[Math] Could a repeated eigenvalues of zero still have independent eigenvectors

linear algebramatrices

If a matrix $A$ has repeated eigenvalues, its eigenspace matrix would be dependent because there isn't enough eigenvector to tag along with the eigenvalue.

But if a matrix $A$ has repeated eigenvalues of $0$, that means the matrix $A$ is singular, then the dimension of the nullspace of matrix $A$ is the number of $0$ eigenvalues that matrix $A$ has. Although I read that the eigenvectors of the matrix A are dependent if there are repeated eigenvalues, I'm thinking why couldn't the eigenvectors be independent if the repeated eigenvalues were $0$?

Say in a matrix that has 2 eigenvalues of $0$, this implies that $dim(N(A))=2$, then wouldn't the eigenvector to each of this eigenvalue of $0$ be the 2 independent nullspace vectors? Then when putting all the eigenvectors together to form an eigenspace matrix, they will all be independent, wouldn't it?

What do I don't understand that lead me to this thought?
Thanks for any help.

Update:

With the example suggested by Didier Piau,
$$A=\begin{bmatrix}
0 & 1\\
0 & 0
\end{bmatrix}$$
The $rank(A)=1$, $N(A)=\begin{bmatrix}
1\\
0
\end{bmatrix}$, $eigenvals(A)=0, 0$ and true enough, the eigenvector can only be $\begin{bmatrix}
1\\
0
\end{bmatrix}$ and therefore the eigenspace is dependent.

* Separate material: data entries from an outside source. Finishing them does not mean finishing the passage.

File: src/rtl/seg7_pkg.sv
// Shared constants for the seven-segment scan driver: active-low hex table,
// the all-off pattern, the dp bit position and a width helper.
package seg7_pkg;

  localparam int unsigned DP_BIT      = 7;
  localparam logic [7:0]  SEG_ALL_OFF = 8'hFF;

  // Active-low patterns for 0..F, dp off; bit6..0 = g..a
  localparam logic [7:0] HEX_SEG [16] = '{
    8'hC0, 8'hF9, 8'hA4, 8'hB0, 8'h99, 8'h92, 8'h82, 8'hF8,
    8'h80, 8'h90, 8'h88, 8'h83, 8'hC6, 8'hA1, 8'h86, 8'h8E
  };

  // Bits needed to hold 0..v-1; never less than 1 so single-digit builds still get a register.
  function automatic int unsigned clog2(input int unsigned v);
    int unsigned r;
    r = 1;
    while ((32'd1 << r) < v) r++;
    return r;
  endfunction

endpackage

File: src/rtl/seg7_hex_decode.sv
// Combinational hex nibble + dp to active-low seven-segment pattern.
module seg7_hex_decode
  import seg7_pkg::*;
(
  input  logic [3:0] nibble,
  input  logic       dp,
  output logic [7:0] pattern
);

  always_comb begin
    pattern         = HEX_SEG[nibble];
    pattern[DP_BIT] = ~dp;
  end

endmodule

There isn't enough eigenvectors to tag to the other eigenvalue of zero.

But say with another example of matrix $B$,
$$B=\begin{bmatrix}
1 & 2 & 3\\
1 & 2 & 3\\
2 & 4 & 6
\end{bmatrix}$$
The $rank(B)=1$, the $N(A)=c_{1}\begin{bmatrix}
-2\\
1\\
0
\end{bmatrix}
+
c_{2}\begin{bmatrix}
-3\\
0\\
1
\end{bmatrix}, c_{1}, c_{2} \in \mathbb{R}$, $eigenvals(B)=9, 0,0$ then the eigenvectors are…
$$B\begin{bmatrix}
0.5\\
0.5\\
1
\end{bmatrix}=9\begin{bmatrix}
0.5\\
0.5\\
1
\end{bmatrix}$$
Then for the next two eigenvalues of $0$, which eigenvector do I choose to use as their eigenvector? Do I use one for each or only just one of the two or both of the two?
$$B\begin{bmatrix}
0.5\\
0.5\\
1
\end{bmatrix}=0\begin{bmatrix}
-2\\
1\\
0
\end{bmatrix}$$
and it could also be…
$$B\begin{bmatrix}
0.5\\
0.5\\
1
\end{bmatrix}=0\begin{bmatrix}
-3\\
0\\
1
\end{bmatrix}$$
Then for the eigenspace, should it be: $\begin{bmatrix}
0.5 & -2 & 3\\
0.5 & 1 & 0\\
1 & 0 & 1
\end{bmatrix}$ or $\begin{bmatrix}
0.5 & -2 & -2\\
0.5 & 1 & 1\\
1 & 0 & 0
\end{bmatrix}$ or $\begin{bmatrix}
0.5 & 3 & 3\\
0.5 & 0 & 0\\
1 & 1 & 1
\end{bmatrix}$?

Best Answer

One can test one's understanding of this question on the matrix A=[0,1|0,0], since this example already exhibits many of the relevant features of the problem. For eample, one cannot find two linearly independent vectors v and w such that Av=Aw=0 (try to solve for v the equation Av=0) although 0 is a double root of the characteritic polynomial det(XI-A)=X^2.

This is not specific to the eigenvalue 0. Recall that for any eigenvalue one distinguishes its algebraic multiplicity n (in this case, n=2) from its geometric multiplicity m (in this case, m=1). See here for more details and a worked out example.